In cases of sensorial hearing losses the thresholds determined by the ASSR has shown strong correlations with behavioral thresholds determined by the Visual Reinforcement Audiometry (VRA) and/or conditioned audiometry (6,11,12,13,14,15,16), as well as by the pure tone audiometry (PTA) (17,18,19,20,21). In what refers to the degree of sensorial hearing loss the studies show weaker correlations with the less severe losses (22,7,23,24). However, most of the studies focused mostly on hearing losses of severe and profound degrees showing the necessity of research about the relations between PTA and ASSR also in less severe hearing losses. The aim of the present study was to verify the association between tonal thresholds and the ones obtained in the ASSR in individuals with varying degrees of sensorial hearing losses.

Method

The study was conducted on the Hearing, Speech and Language Clinic of Bauru Dental School and on the Center of Audiology Research of the Hospital for Rehabilitation of Craniofacial Anomalies, both of the University of Sao Paulo (USP) and was approved by the institution's ethic committee (process number 100/2005).
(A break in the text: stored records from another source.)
===== config.mk =====
export PLATFORM = sky130hd
export DESIGN_NAME = rr_mux_arb
export DESIGN_NICKNAME = d
export VERILOG_FILES = /design/src/rtl/rr_mux_pkg.sv /design/src/rtl/rr_mux_arb_mux.sv /design/src/rtl/rr_mux_arb.sv
export SDC_FILE = /design/constraint.sdc
export NUM_CORES = 1
export LEC_CHECK = 0
export CORE_AREA = 2 2 44 46
export CTS_CLUSTER_DIAMETER = 30
export DETAILED_ROUTE_END_ITERATION = 10
export DIE_AREA = 0 0 46 48
export PLACE_DENSITY = 0.84
export SLEW_MARGIN = 20
export SYNTH_ARGS = -nofsm -noshare
export SYNTH_HDL_FRONTEND = slang
export SYNTH_HIERARCHICAL = 1
export SYNTH_SLANG_ARGS = --single-unit

===== constraint.sdc =====
create_clock -name clk -period 1.7 [get_ports clk]
set_input_delay 0.425 -clock clk [delete_from_list [all_inputs] [get_ports clk]]
set_output_delay 0.425 -clock clk [all_outputs]
set_load 0.1 [all_outputs]

===== src/rtl/rr_mux_pkg.sv =====
// Shared types for the round-robin byte mux front end.
package rr_mux_pkg;

    localparam int DATA_W_DEFAULT = 8;

    typedef enum logic {
        SRC_A = 1'b0,
        SRC_B = 1'b1
    } src_e;

endpackage


===== src/rtl/rr_mux_arb_mux.sv =====
// Combinational 2:1 byte mux: y_o follows b_i when SRC_B is selected, else a_i.
// No latency, no flow control.
module rr_mux_arb_mux
    import rr_mux_pkg::*;
#(
    parameter int DATA_W = DATA_W_DEFAULT
) (
    input  logic [DATA_W-1:0] a_i,
    input  logic [DATA_W-1:0] b_i,
    input  src_e              sel_i,
    output logic [DATA_W-1:0] y_o
);

    assign y_o = (sel_i == SRC_B) ? b_i : a_i;

endmodule


===== src/rtl/rr_mux_arb.sv =====
// Round-robin arbiter between two byte sources feeding a one-entry output register; 1-cycle latency.
// Sources stall (ready low) while the register is full and not draining; drain and reload share one edge.
module rr_mux_arb
    import rr_mux_pkg::*;
#(
    parameter int DATA_W = DATA_W_DEFAULT
) (
    input  logic              clk,
    input  logic              reset_n,
    input  logic              a_valid_i,
    input  logic [DATA_W-1:0] a_data_i,
    output logic              a_ready_o,
    input  logic              b_valid_i,
    input  logic [DATA_W-1:0] b_data_i,
    output logic              b_ready_o,
    output logic              out_valid_o,
    output logic [DATA_W-1:0] out_data_o,
    output logic              out_src_o,
    input  logic              out_ready_i
);

    logic              out_valid_q, out_valid_d;
    logic [DATA_W-1:0] out_data_q,  out_data_d;
    src_e              out_src_q,   out_src_d;
    src_e              last_grant_q, last_grant_d;

    logic              can_load;
    logic              grant_a;
    logic              grant_b;
    src_e              sel;
    logic [DATA_W-1:0] mux_y;

    assign can_load = !out_valid_q || out_ready_i;

    // Nothing is accepted while reset is asserted, so readies stay low then too.
    always_comb begin
        grant_a = 1'b0;
        grant_b = 1'b0;
        if (reset_n && can_load) begin
            if (a_valid_i && !b_valid_i) begin
                grant_a = 1'b1;
            end else if (!a_valid_i && b_valid_i) begin
                grant_b = 1'b1;
            end else if (a_valid_i && b_valid_i) begin
                if (last_grant_q == SRC_B) begin
                    grant_a = 1'b1;
                end else begin
                    grant_b = 1'b1;
                end
            end
        end
    end

    assign sel       = grant_b ? SRC_B : SRC_A;
    assign a_ready_o = grant_a;
    assign b_ready_o = grant_b;

    rr_mux_arb_mux #(
        .DATA_W (DATA_W)
    ) u_mux (
        .a_i   (a_data_i),
        .b_i   (b_data_i),
        .sel_i (sel),
        .y_o   (mux_y)
    );

    always_comb begin
        out_valid_d  = out_valid_q;
        out_data_d   = out_data_q;
        out_src_d    = out_src_q;
        last_grant_d = last_grant_q;
        if (grant_a || grant_b) begin
            out_valid_d  = 1'b1;
            out_data_d   = mux_y;
            out_src_d    = sel;
            last_grant_d = sel;
        end else if (out_valid_q && out_ready_i) begin
            out_valid_d = 1'b0;
        end
    end

    // last_grant resets to B so that A wins the first contention.
    always_ff @(posedge clk) begin
        if (!reset_n) begin
            out_valid_q  <= 1'b0;
            out_data_q   <= '0;
            out_src_q    <= SRC_A;
            last_grant_q <= SRC_B;
        end else begin
            out_valid_q  <= out_valid_d;
            out_data_q   <= out_data_d;
            out_src_q    <= out_src_d;
            last_grant_q <= last_grant_d;
        end
    end

    assign out_valid_o = out_valid_q;
    assign out_data_o  = out_data_q;
    assign out_src_o   = out_src_q;

endmodule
Subjects were 48 individuals with diagnosis of sensorial hearing losses, 25 of the male gender and 23 of the female gender with mean age 15:9 (± 6:5), the younger with eight and the older with 30 years. The lower age was defined in order to obtain reliable hearing thresholds of PTA.

The ASSR was realized in both ears with the exception of the subjects with which it was done only on the right ear because the child woke-up and didn't return to continue the test.

Assessment procedure

All subjects were examined by a otorhinolaringologist in order to guarantee adequate conditions for auditory assessment.
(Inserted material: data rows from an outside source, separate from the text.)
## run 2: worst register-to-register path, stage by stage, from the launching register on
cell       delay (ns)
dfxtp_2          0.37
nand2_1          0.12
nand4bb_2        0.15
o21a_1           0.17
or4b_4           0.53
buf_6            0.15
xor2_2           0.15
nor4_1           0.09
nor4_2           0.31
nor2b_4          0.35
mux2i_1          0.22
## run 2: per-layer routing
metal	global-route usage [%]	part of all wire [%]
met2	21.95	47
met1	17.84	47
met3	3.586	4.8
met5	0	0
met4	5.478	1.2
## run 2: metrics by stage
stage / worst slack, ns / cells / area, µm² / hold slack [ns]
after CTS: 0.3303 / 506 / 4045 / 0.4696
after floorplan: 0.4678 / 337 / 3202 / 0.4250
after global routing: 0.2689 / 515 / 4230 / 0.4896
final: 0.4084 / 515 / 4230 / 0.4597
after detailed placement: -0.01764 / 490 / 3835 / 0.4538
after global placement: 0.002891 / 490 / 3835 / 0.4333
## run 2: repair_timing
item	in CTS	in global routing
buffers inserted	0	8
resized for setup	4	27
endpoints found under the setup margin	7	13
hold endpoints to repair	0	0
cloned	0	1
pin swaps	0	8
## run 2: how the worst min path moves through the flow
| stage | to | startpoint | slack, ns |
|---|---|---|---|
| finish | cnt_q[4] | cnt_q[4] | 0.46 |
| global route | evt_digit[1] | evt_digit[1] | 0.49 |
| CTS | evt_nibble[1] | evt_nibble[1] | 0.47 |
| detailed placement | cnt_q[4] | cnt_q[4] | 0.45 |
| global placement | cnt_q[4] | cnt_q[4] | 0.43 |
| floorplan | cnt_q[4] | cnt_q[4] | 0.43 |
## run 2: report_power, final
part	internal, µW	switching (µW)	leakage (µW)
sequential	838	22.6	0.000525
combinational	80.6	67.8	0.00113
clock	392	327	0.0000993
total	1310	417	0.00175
<file path="config.mk">
export PLATFORM = sky130hd
export DESIGN_NAME = riscv_retire_monitor
export DESIGN_NICKNAME = d
export VERILOG_FILES = /design/src/rtl/riscv_pkg.sv /design/src/rtl/riscv_halt_detector.sv /design/src/rtl/riscv_retire_monitor.sv
export SDC_FILE = /design/constraint.sdc
export NUM_CORES = 1
export LEC_CHECK = 0
export CAP_MARGIN = 30
export CORE_MARGIN = 5
export CORE_UTILIZATION = 43
export CTS_CLUSTER_SIZE = 24
export DETAILED_ROUTE_END_ITERATION = 8
export PLACE_DENSITY = 0.91
export SLEW_MARGIN = 20
export SYNTH_ARGS = -nofsm -noshare
export SYNTH_HDL_FRONTEND = slang
export SYNTH_HIERARCHICAL = 1
export SYNTH_SLANG_ARGS = --single-unit
</file>
<file path="constraint.sdc">
create_clock -name CLK -period 3.2 [get_ports CLK]
set_clock_uncertainty 0.2 [all_clocks]
set_input_delay 0.48 -clock CLK [delete_from_list [all_inputs] [get_ports CLK]]
set_output_delay 0.48 -clock CLK [all_outputs]
set_load 0.01 [all_outputs]
</file>
<file path="src/rtl/riscv_pkg.sv">
// Shared constants and types for the retire-side observer blocks.
// Opcode constants, default halt-sequence words and the halt FSM state type.
package riscv_pkg;

   localparam logic [6:0]  OP_BRANCH      = 7'b1100011;
   localparam logic [6:0]  OP_STORE       = 7'b0100011;

   localparam logic [31:0] HALT_INST0_DEF = 32'h00C0_0093;  // addi x1,x0,12
   localparam logic [31:0] HALT_INST1_DEF = 32'h0000_8067;  // jalr x0,0(x1)

   typedef enum logic [1:0] {
      IDLE   = 2'd0,
      ARMED  = 2'd1,
      HALTED = 2'd2
   } halt_state_e;

endpackage

</file>
<file path="src/rtl/riscv_halt_detector.sv">
// Watches the retire stream for the two-word halt sequence; HALT is sticky
// until reset. Only valid retires advance the FSM, so bubbles never disarm it.
module riscv_halt_detector
   import riscv_pkg::*;
#(
   parameter logic [31:0] HALT_INST0 = HALT_INST0_DEF,
   parameter logic [31:0] HALT_INST1 = HALT_INST1_DEF
) (
   input  logic        CLK,
   input  logic        RSTn,
   input  logic        RET_VALID,
   input  logic [31:0] RET_INST,
   output logic        HALT
);

   halt_state_e state, state_next;

   // NOTE: state registers use non-blocking assignment so every flop samples pre-edge values.
   always_ff @(posedge CLK) begin
      if (!RSTn) state <= IDLE;
      else       state <= state_next;
   end

   // NOTE: state_next is assigned a default first so no path through the case infers a latch.
   always_comb begin
      state_next = state;
      if (RET_VALID) begin
         unique case (state)
            IDLE:    if (RET_INST == HALT_INST0) state_next = ARMED;
            ARMED: begin
               if      (RET_INST == HALT_INST1) state_next = HALTED;
               else if (RET_INST == HALT_INST0) state_next = ARMED;
               else                             state_next = IDLE;
            end
            HALTED:  state_next = HALTED;
            default: state_next = IDLE;
         endcase
      end
   end

   assign HALT = (state == HALTED);

endmodule

</file>
<file path="src/rtl/riscv_retire_monitor.sv">
// Commit-side observer: retired-instruction counter, observable output port,
// halt detection and a watchdog flag. Never feeds back into the datapath.
module riscv_retire_monitor
   import riscv_pkg::*;
#(
   parameter logic [31:0] HALT_INST0 = HALT_INST0_DEF,
   parameter logic [31:0] HALT_INST1 = HALT_INST1_DEF,
   parameter logic [31:0] MAX_INST   = 32'hFFFF_FFFF
) (
   input  logic        CLK,
   input  logic        RSTn,
   input  logic        RET_VALID,
   input  logic [31:0] RET_INST,
   input  logic        RET_RD_WE,
   input  logic [31:0] RET_RD_WD,
   input  logic        RET_BR_TAKEN,
   input  logic [31:0] RET_MEM_ADDR,
   output logic [31:0] NUM_INST,
   output logic [31:0] OUTPUT_PORT,
   output logic        HALT,
   output logic        TIMEOUT
);

   logic        retire;
   logic        count_en;
   logic [31:0] count_next;
   logic [31:0] out_next;

   riscv_halt_detector #(
      .HALT_INST0 (HALT_INST0),
      .HALT_INST1 (HALT_INST1)
   ) u_halt_detector (
      .CLK       (CLK),
      .RSTn      (RSTn),
      .RET_VALID (RET_VALID),
      .RET_INST  (RET_INST),
      .HALT      (HALT)
   );

   // Once halted the architectural view is frozen; the halting jalr itself still counts.
   assign retire     = RET_VALID && !HALT;
   assign count_en   = retire && (NUM_INST != 32'hFFFF_FFFF);
   assign count_next = NUM_INST + 32'd1;

   always_comb begin
      out_next = OUTPUT_PORT;
      if (retire) begin
         if      (RET_INST[6:0] == OP_BRANCH) out_next = {31'b0, RET_BR_TAKEN};
         else if (RET_INST[6:0] == OP_STORE)  out_next = RET_MEM_ADDR;
         else if (RET_RD_WE)                  out_next = RET_RD_WD;
      end
   end

   // Counter and output port share one edge so the bench always sees a matched pair.
   always_ff @(posedge CLK) begin
      if (!RSTn) begin
         NUM_INST    <= 32'd0;
         OUTPUT_PORT <= 32'd0;
         TIMEOUT     <= 1'b0;
      end else begin
         OUTPUT_PORT <= out_next;
         if (count_en) begin
            NUM_INST <= count_next;
            if (count_next == MAX_INST) TIMEOUT <= 1'b1;
         end
      end
   end

endmodule

</file>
The pure tone audiometry was realized in an acoustic cabin with a Madsen audiometer of Midimate 622 model using TDH-39 over-aural phones. The frequencies of 0.5, 1, 2 and 4 kHz were assessed by bone conduction in both ears in order to confirm the hearing thresholds and the audiogram's configuration on the testing day. Maximum intensity tested were 60dBHL by bone conduction and 115, 120, 115 and 115 dBHL by air conduction to the frequencies of 0.5, 1, 2, and 4 kHz respectively. A timpanometry was also conducted to guarantee the middle ear functionality on the moment of assessment.

Auditory Steady-State Response (ASSR)

The ASSR thresholds were assessed on the same day of the conventional audiologic evaluation using the MASTER (Multiple Auditory Steady-State Response) system on its 2.04.i00 version by Bio-logic Systems Corp.

Stimulus

Two parameters of stimulus presentation were used due to the different degrees of hearing loss and to the sound presentation patterns available by the equipment.

First parameter (mild, and moderate hearing losses)

The frequencies of 0.5; 1; 2 and kHz were assessed simultaneously and on both ears with the presentation of eight stimuli (four on each ear) 100% modulated for amplitude and 20% for frequency. The modulation frequencies were 84.375; 89.062; 93.750 Hz for the right ear and 82.031; 86.719; 91.406 and 96.094 Hz to the left ear. The stimuli were presented through 3A insertion phones starting with 80dBHL of intensity to individuals with moderate hearing loss and 50dBHL with mild hearing loss with decreasing steps of 10dB until no response was observed and increasing with 5dB steps to determine the electrophysiological threshold.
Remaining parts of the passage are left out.